En Cónclave, la elección papal se convierte en una operación algebraica, donde cada voto es un vector de fuerzas y cada candidato una hipótesis a verificar. La liturgia es cálculo, el sacramento, estrategia. Y sin embargo, la película sugiere que por debajo de esta maquinaria late algo que escapa a toda planificación: lo impredecible.
El guion de Peter Straughan juega permanentemente con esa tensión entre lo racional y lo aleatorio. Los cardenales son presentados como sujetos terrenales —con sus mezquindades, sus ambiciones, sus conflictos internos— y al mismo tiempo como portadores de una misión que los trasciende. Son burócratas de lo sagrado.
La puesta en escena trabaja en esa zona de fricción entre lo espiritual y lo mundano. Los rojos cardenalicios, los rituales milenarios, las ceremonias, conviven con un tratamiento casi documental, antropológico. No hay reverencia, pero tampoco descalificación. Lo que hay es una mirada materialista: la que entiende que el mito es solo comprensible desde lo estratégico. No se trata de juzgar, sino de comprender; no se trata de denunciar, sino de deconstruir la maquinaria que gestiona la creencia de millones de personas.

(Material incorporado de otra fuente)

==> src/rtl/hysteretic_smoothstep_map.sv <==
// ----------------------------------------------------------------------------
// hysteretic_smoothstep_map
// Falling cubic smoothstep with optional binary or cubic hysteresis
// ----------------------------------------------------------------------------
// One item at a time. An item whose level saturates, or any item in binary
// mode, goes through the PREP, CHECK and DONE states and then has its result
// loaded into the output register; an item that falls inside the band goes
// through the restoring divider, which produces one bit of t = (x - lo) /
// (hi - lo) per cycle, followed by two passes through one shared
// FRAC_BITS-square multiplier for t^2 and t^3. in_ready is high only while
// the sequencer is idle, which it reaches when the result is loaded, so no
// new item is taken before the result of the previous one is loaded. A
// finished result waits in the output register, so the next item can be
// taken while the previous result is still unclaimed; a second finished
// result stalls the sequencer until the first is taken. shape_mode resets
// to 2; writes do not touch the hysteresis flags.
`include "hysteretic_smoothstep_map_defines.svh"

module hysteretic_smoothstep_map #(
  parameter int FRAC_BITS = 16
) (
  input  logic                           clk,
  input  logic                           rst_n,
  // configuration
  input  logic                           cfg_wr_en,
  input  logic [1:0]                     cfg_wr_data,
  // input channel
  input  logic                           in_valid,
  output logic                           in_ready,
  input  logic signed [31:0]             in_sample_value,
  input  logic signed [31:0]             in_lower_bound,
  input  logic signed [31:0]             in_upper_bound,
  // result channel
  output logic                           out_valid,
  input  logic                           out_ready,
  output logic [16:0]                    out_level,
  output logic                           out_hysteresis_on
);

  localparam int OPW = hssm_pkg::OP_W;
  localparam int DW  = hssm_pkg::DIV_W;
  localparam int LW  = hssm_pkg::LEVEL_W;
  localparam int FW  = FRAC_BITS + 4;
  localparam int RW  = FRAC_BITS + hssm_pkg::LEVEL_FRAC + 2;

  typedef enum logic [8:0] {
    ST_IDLE  = 9'b000000001,
    ST_PREP  = 9'b000000010,
    ST_CHECK = 9'b000000100,
    ST_DIV   = 9'b000001000,
    ST_MUL1  = 9'b000010000,
    ST_MUL2  = 9'b000100000,
    ST_FIN   = 9'b001000000,
    ST_RND   = 9'b010000000,
    ST_DONE  = 9'b100000000
  } state_t;

  state_t                      state_r, state_nxt;
  logic [1:0]                  mode_r, mode_nxt;
  logic                        bin_on_r, bin_on_nxt;
  logic                        cub_on_r, cub_on_nxt;
  logic                        out_valid_r, out_valid_nxt;

  logic signed [31:0]          x_r, lo_r, hi_r;
  logic signed [OPW-1:0]       ax_r, alo_r, ahi_r;
  logic signed [OPW-1:0]       ax_nxt, alo_nxt, ahi_nxt;
  logic [LW-1:0]               level_r, level_nxt;
  logic                        flag_r, flag_nxt;
  logic [FRAC_BITS-1:0]        t2_r, t3_r;
  logic [FRAC_BITS:0]          f_r, f_nxt;
  logic [LW-1:0]               out_level_r;
  logic                        out_flag_r;

  logic signed [OPW-1:0]       sx, slo, shi;
  logic signed [OPW-1:0]       diff_d, diff_s;
  logic                        ge_hi, gt_hi, le_lo, lt_lo, bin_new;
  logic                        div_start;
  hssm_pkg::div_sts_t          div_sts;
  logic [FRAC_BITS-1:0]        t_q;
  logic [FRAC_BITS-1:0]        mul_b;
  logic [2*FRAC_BITS-1:0]      prod;
  logic signed [FW-1:0]        f_one, f_t2, f_t3, f_sum;
  logic [RW-1:0]               rnd_sum, rnd_shr;
  logic                        out_load;

  // restoring divider
  hssm_div #(
    .FRAC_BITS (FRAC_BITS)
  ) u_div (
    .clk      (clk),
    .rst_n    (rst_n),
    .start    (div_start),
    .dividend (diff_d[DW-1:0]),
    .divisor  (diff_s[DW-1:0]),
    .sts      (div_sts),
    .quotient (t_q)
  );

  // widen the latched item
  always_comb begin
    sx  = {{(OPW-32){x_r[31]}}, x_r};
    slo = {{(OPW-32){lo_r[31]}}, lo_r};
    shi = {{(OPW-32){hi_r[31]}}, hi_r};
  end

  // scaled operands per mode
  always_comb begin
    cub_on_nxt = cub_on_r;
    case (mode_r)
      hssm_pkg::MODE_BINARY: begin
        ax_nxt  = (sx <<< 3) + (sx <<< 1);
        alo_nxt = (shi <<< 3) + shi;
        ahi_nxt = (shi <<< 3) + (shi <<< 1) + shi;
      end
      hssm_pkg::MODE_HYST: begin
        ax_nxt = sx <<< 2;
        if (cub_on_r) begin
          alo_nxt = slo <<< 2;
          ahi_nxt = (shi <<< 1) + shi + slo;
          if (x_r > hi_r) cub_on_nxt = 1'b0;
        end else begin
          alo_nxt = (slo <<< 1) + slo + shi;
          ahi_nxt = shi <<< 2;
          if (x_r < lo_r) cub_on_nxt = 1'b1;
        end
      end
      default: begin
        ax_nxt  = sx;
        alo_nxt = slo;
        ahi_nxt = shi;
      end
    endcase
  end

  // band compares and division operands
  always_comb begin
    ge_hi   = (ax_r >= ahi_r);
    gt_hi   = (ax_r > ahi_r);
    le_lo   = (ax_r <= alo_r);
    lt_lo   = (ax_r < alo_r);
    diff_d  = ax_r - alo_r;
    diff_s  = ahi_r - alo_r;
    bin_new = bin_on_r ? !gt_hi : lt_lo;
  end

  // shared multiplier: t*t, then t2*t
  assign mul_b = (state_r == ST_MUL1) ? t_q : t2_r;
  assign prod  = t_q * mul_b;

  // cubic combine and clamp
  always_comb begin
    f_one = FW'(1) <<< FRAC_BITS;
    f_t2  = $signed({4'b0, t2_r});
    f_t3  = $signed({4'b0, t3_r});
    f_sum = f_one - ((f_t2 <<< 1) + f_t2) + (f_t3 <<< 1);
    if (f_sum < 0) begin
      f_nxt = '0;
    end else if (f_sum > f_one) begin
      f_nxt = f_one[FRAC_BITS:0];
    end else begin
      f_nxt = f_sum[FRAC_BITS:0];
    end
  end

  // rescale to Q1.16 with round half up
  always_comb begin
    rnd_sum = {1'b0, f_r, {hssm_pkg::LEVEL_FRAC{1'b0}}} + (RW'(1) << (FRAC_BITS - 1));
    rnd_shr = rnd_sum >> FRAC_BITS;
  end

  assign out_load = (state_r == ST_DONE) && (!out_valid_r || out_ready);

  // sequencer
  always_comb begin
    state_nxt  = state_r;
    bin_on_nxt = bin_on_r;
    level_nxt  = level_r;
    flag_nxt   = flag_r;
    div_start  = 1'b0;
    case (state_r)
      ST_IDLE: begin
        if (in_valid) state_nxt = ST_PREP;
      end
      ST_PREP: begin
        flag_nxt  = (mode_r == hssm_pkg::MODE_HYST) ? cub_on_nxt : 1'b0;
        state_nxt = ST_CHECK;
      end
      ST_CHECK: begin
        if (mode_r == hssm_pkg::MODE_BINARY) begin
          bin_on_nxt = bin_new;
          flag_nxt   = bin_new;
          level_nxt  = bin_new ? hssm_pkg::LEVEL_ONE : hssm_pkg::LEVEL_ZERO;
          state_nxt  = ST_DONE;
        end else if (ge_hi) begin
          level_nxt = hssm_pkg::LEVEL_ZERO;
          state_nxt = ST_DONE;
        end else if (le_lo) begin
          level_nxt = hssm_pkg::LEVEL_ONE;
          state_nxt = ST_DONE;
        end else begin
          div_start = 1'b1;
          state_nxt = ST_DIV;
        end
      end
      ST_DIV: begin
        if (div_sts.done) state_nxt = ST_MUL1;
      end
      ST_MUL1: state_nxt = ST_MUL2;
      ST_MUL2: state_nxt = ST_FIN;
      ST_FIN:  state_nxt = ST_RND;
      ST_RND: begin
        if (rnd_shr > RW'(hssm_pkg::LEVEL_ONE)) begin
          level_nxt = hssm_pkg::LEVEL_ONE;
        end else begin
          level_nxt = rnd_shr[LW-1:0];
        end
        state_nxt = ST_DONE;
      end
      ST_DONE: begin
        if (out_load) state_nxt = ST_IDLE;
      end
      default: state_nxt = ST_IDLE;
    endcase
  end

  // config register and output valid
  always_comb begin
    mode_nxt = cfg_wr_en ? cfg_wr_data : mode_r;
    out_valid_nxt = out_valid_r;
    if (out_load) begin
      out_valid_nxt = 1'b1;
    end else if (out_ready) begin
      out_valid_nxt = 1'b0;
    end
  end

  // control registers
  always_ff @(posedge clk) begin
    if (!rst_n) begin
      state_r     <= ST_IDLE;
      mode_r      <= hssm_pkg::MODE_RESET;
      bin_on_r    <= 1'b1;
      cub_on_r    <= 1'b1;
      out_valid_r <= 1'b0;
    end else begin
      state_r     <= state_nxt;
      mode_r      <= mode_nxt;
      bin_on_r    <= bin_on_nxt;
      cub_on_r    <= (state_r == ST_PREP) ? cub_on_nxt : cub_on_r;
      out_valid_r <= out_valid_nxt;
    end
  end

  // datapath registers
  always_ff @(posedge clk) begin
    if (in_valid && in_ready) begin
      x_r  <= in_sample_value;
      lo_r <= in_lower_bound;
      hi_r <= in_upper_bound;
    end
    if (state_r == ST_PREP) begin
      ax_r  <= ax_nxt;
      alo_r <= alo_nxt;
      ahi_r <= ahi_nxt;
    end
    if (state_r == ST_MUL1) t2_r <= prod[2*FRAC_BITS-1:FRAC_BITS];
    if (state_r == ST_MUL2) t3_r <= prod[2*FRAC_BITS-1:FRAC_BITS];
    if (state_r == ST_FIN) f_r <= f_nxt;
    level_r <= level_nxt;
    flag_r  <= flag_nxt;
    if (out_load) begin
      out_level_r <= level_r;
      out_flag_r  <= flag_r;
    end
  end

  assign in_ready          = (state_r == ST_IDLE);
  assign out_valid         = out_valid_r;
  assign out_level         = out_level_r;
  assign out_hysteresis_on = out_flag_r;

  // checks
  `HSSM_ASSERT_NEXT(a_accept_to_prep, in_valid && in_ready, state_r == ST_PREP, "accepted item did not start the sequence")
  `HSSM_ASSERT_NOW(a_level_range, out_valid, out_level <= hssm_pkg::LEVEL_ONE, "level above 1.0")
  `HSSM_ASSERT_NOW(a_div_owned, div_sts.busy, state_r == ST_DIV, "divider running outside its state")

endmodule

Cónclave: el Vaticano por dentro
La revelación final —un giro narrativo que parece sacado de un episodio de La Dimensión Desconocida— funciona menos como un golpe de efecto que como una confirmación de la lógica de la incertidumbre que atraviesa toda la película. No se trata de un mero recurso de suspense, sino de una declaración sobre la naturaleza contingente de cualquier proceso de poder.

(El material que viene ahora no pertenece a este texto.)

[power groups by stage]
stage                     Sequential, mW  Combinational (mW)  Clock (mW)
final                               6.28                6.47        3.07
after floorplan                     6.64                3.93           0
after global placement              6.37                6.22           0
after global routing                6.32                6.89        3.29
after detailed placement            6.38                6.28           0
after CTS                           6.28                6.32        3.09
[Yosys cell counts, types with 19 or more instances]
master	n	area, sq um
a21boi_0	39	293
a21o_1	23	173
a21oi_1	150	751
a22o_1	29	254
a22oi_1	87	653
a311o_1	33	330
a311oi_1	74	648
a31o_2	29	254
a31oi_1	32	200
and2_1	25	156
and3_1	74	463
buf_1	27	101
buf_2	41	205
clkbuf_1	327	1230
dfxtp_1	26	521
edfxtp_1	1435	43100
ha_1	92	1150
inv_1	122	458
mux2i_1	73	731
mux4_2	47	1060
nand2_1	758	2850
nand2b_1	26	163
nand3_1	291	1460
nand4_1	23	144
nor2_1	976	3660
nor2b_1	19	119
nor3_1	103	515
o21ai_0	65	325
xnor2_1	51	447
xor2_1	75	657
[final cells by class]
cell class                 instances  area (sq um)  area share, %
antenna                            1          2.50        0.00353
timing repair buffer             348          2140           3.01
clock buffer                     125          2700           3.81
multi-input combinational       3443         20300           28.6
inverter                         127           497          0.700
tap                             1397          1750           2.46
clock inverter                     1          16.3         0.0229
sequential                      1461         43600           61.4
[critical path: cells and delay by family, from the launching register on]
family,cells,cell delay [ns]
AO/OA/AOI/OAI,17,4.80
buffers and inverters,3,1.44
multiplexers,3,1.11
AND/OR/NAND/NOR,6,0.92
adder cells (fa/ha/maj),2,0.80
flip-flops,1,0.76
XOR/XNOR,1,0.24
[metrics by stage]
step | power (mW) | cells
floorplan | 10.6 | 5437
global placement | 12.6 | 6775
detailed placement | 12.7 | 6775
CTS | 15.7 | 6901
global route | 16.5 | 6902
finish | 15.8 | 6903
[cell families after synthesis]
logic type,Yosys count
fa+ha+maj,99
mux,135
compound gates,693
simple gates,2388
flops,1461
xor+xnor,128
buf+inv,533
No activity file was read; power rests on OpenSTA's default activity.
$ cat src/rtl/bpg_ctrl.sv
`timescale 1ns / 1ps

module bpg_ctrl (
	input  logic             clk,
	input  logic             arst_n,
	input  logic             sample_valid,
	output logic             sample_ready,
	output logic             result_valid,
	input  logic             result_ready,
	output bpg_pkg::cmd_t    cmd,
	input  bpg_pkg::status_t status
);

	bpg_pkg::state_t state_q;
	bpg_pkg::state_t state_d;
	logic            primed_q;
	logic            out_valid_q;
	logic            out_free;

	assign out_free = !out_valid_q || result_ready;

	always_comb begin
		state_d = state_q;
		case (state_q)
			bpg_pkg::S_IDLE: begin
				if (sample_valid) state_d = bpg_pkg::S_SMUL;
			end
			bpg_pkg::S_SMUL:  state_d = bpg_pkg::S_SDIV;
			bpg_pkg::S_SDIV:  state_d = bpg_pkg::S_SWAIT;
			bpg_pkg::S_SWAIT: begin
				if (status.div_done) state_d = bpg_pkg::S_SCALE;
			end
			bpg_pkg::S_SCALE: state_d = primed_q ? bpg_pkg::S_RD : bpg_pkg::S_FILL;
			bpg_pkg::S_FILL: begin
				if (status.fill_last) state_d = bpg_pkg::S_AVG;
			end
			bpg_pkg::S_RD:    state_d = bpg_pkg::S_UPD;
			bpg_pkg::S_UPD:   state_d = bpg_pkg::S_AVG;
			bpg_pkg::S_AVG:   state_d = bpg_pkg::S_SEG;
			bpg_pkg::S_SEG:   state_d = status.seg_direct ? bpg_pkg::S_OUT : bpg_pkg::S_IMUL;
			bpg_pkg::S_IMUL:  state_d = bpg_pkg::S_IDIV;
			bpg_pkg::S_IDIV:  state_d = bpg_pkg::S_IWAIT;
			bpg_pkg::S_IWAIT: begin
				if (status.div_done) state_d = bpg_pkg::S_FIN;
			end
			bpg_pkg::S_FIN:   state_d = bpg_pkg::S_OUT;
			bpg_pkg::S_OUT: begin
				if (out_free) state_d = bpg_pkg::S_IDLE;
			end
			default:          state_d = bpg_pkg::S_IDLE;
		endcase
	end

	always_comb begin
		cmd = '0;
		cmd.div_sel = bpg_pkg::DIV_SCALE;
		case (state_q)
			bpg_pkg::S_IDLE:  cmd.take_in = sample_valid;
			bpg_pkg::S_SMUL:  cmd.mul_scale = 1'b1;
			bpg_pkg::S_SDIV:  cmd.div_start = 1'b1;
			bpg_pkg::S_SCALE: cmd.take_scale = 1'b1;
			bpg_pkg::S_FILL:  cmd.fill = 1'b1;
			bpg_pkg::S_RD:    cmd.ring_read = 1'b1;
			bpg_pkg::S_UPD:   cmd.ring_update = 1'b1;
			bpg_pkg::S_AVG:   cmd.avg_load = 1'b1;
			bpg_pkg::S_SEG:   cmd.seg_load = 1'b1;
			bpg_pkg::S_IMUL:  cmd.mul_interp = 1'b1;
			bpg_pkg::S_IDIV: begin
				cmd.div_start = 1'b1;
				cmd.div_sel = bpg_pkg::DIV_INTERP;
			end
			bpg_pkg::S_FIN:   cmd.fin = 1'b1;
			bpg_pkg::S_OUT:   cmd.load_out = out_free;
			default:          cmd.take_in = 1'b0;
		endcase
	end

	always_ff @(posedge clk or negedge arst_n) begin
		if (!arst_n) begin
			state_q <= bpg_pkg::S_IDLE;
			primed_q <= 1'b0;
			out_valid_q <= 1'b0;
		end else begin
			state_q <= state_d;
			if (state_q == bpg_pkg::S_FILL && status.fill_last) begin
				primed_q <= 1'b1;
			end
			if (cmd.load_out) begin
				out_valid_q <= 1'b1;
			end else if (result_ready) begin
				out_valid_q <= 1'b0;
			end
		end
	end

	assign sample_ready = state_q == bpg_pkg::S_IDLE;
	assign result_valid = out_valid_q;

	a_div_start_idle: assert property (@(posedge clk) disable iff (!arst_n)
		cmd.div_start |-> !status.div_busy)
		else $error("divider restarted while busy");

	a_no_overwrite: assert property (@(posedge clk) disable iff (!arst_n)
		cmd.load_out |-> (!out_valid_q || result_ready))
		else $error("output register overwritten before its beat was taken");

	a_primed_holds: assert property (@(posedge clk) disable iff (!arst_n)
		!$fell(primed_q))
		else $error("primed flag dropped");

	a_fill_once: assert property (@(posedge clk) disable iff (!arst_n)
		cmd.fill |-> !primed_q)
		else $error("history fill after priming");

	a_update_after_read: assert property (@(posedge clk) disable iff (!arst_n)
		cmd.ring_update |-> $past(cmd.ring_read))
		else $error("ring update without its read");

endmodule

En tiempos donde las instituciones parecen estar en un estado de crisis permanente, Cónclave propone una reflexión sobre la incapacidad de las estructuras para procesar sus propias contradicciones. La película es, en definitiva, una radiografía de la duda. No la sospecha de la inexistencia de Dios, sino algo más complejo: la duda como método de conocimiento, como herramienta política, como posición ética. En un mundo cada vez más binario y desinformado, donde las opiniones adquieren la cualidad de una certeza incontestable, Berger propone un regreso a la duda cartesiana como un espacio de apertura.
Cónclave no es un drama religioso con anestesia: es un ring de boxeo donde la tradición y el progresismo (o todo lo progresista que puede ser una institución tan rancia como la Iglesia) pelean por la fe de una parte del mundo. ¿Quién elige realmente? ¿Los cardenales? ¿Las estructuras? ¿El Espíritu Santo? ¿O la contingencia, ese dios menor que habita en todos los procesos de decisión? Cónclave demuestra que la política —sea en el Senado, en un banco o en el Vaticano— siempre será un reality show mezquino y fascinante.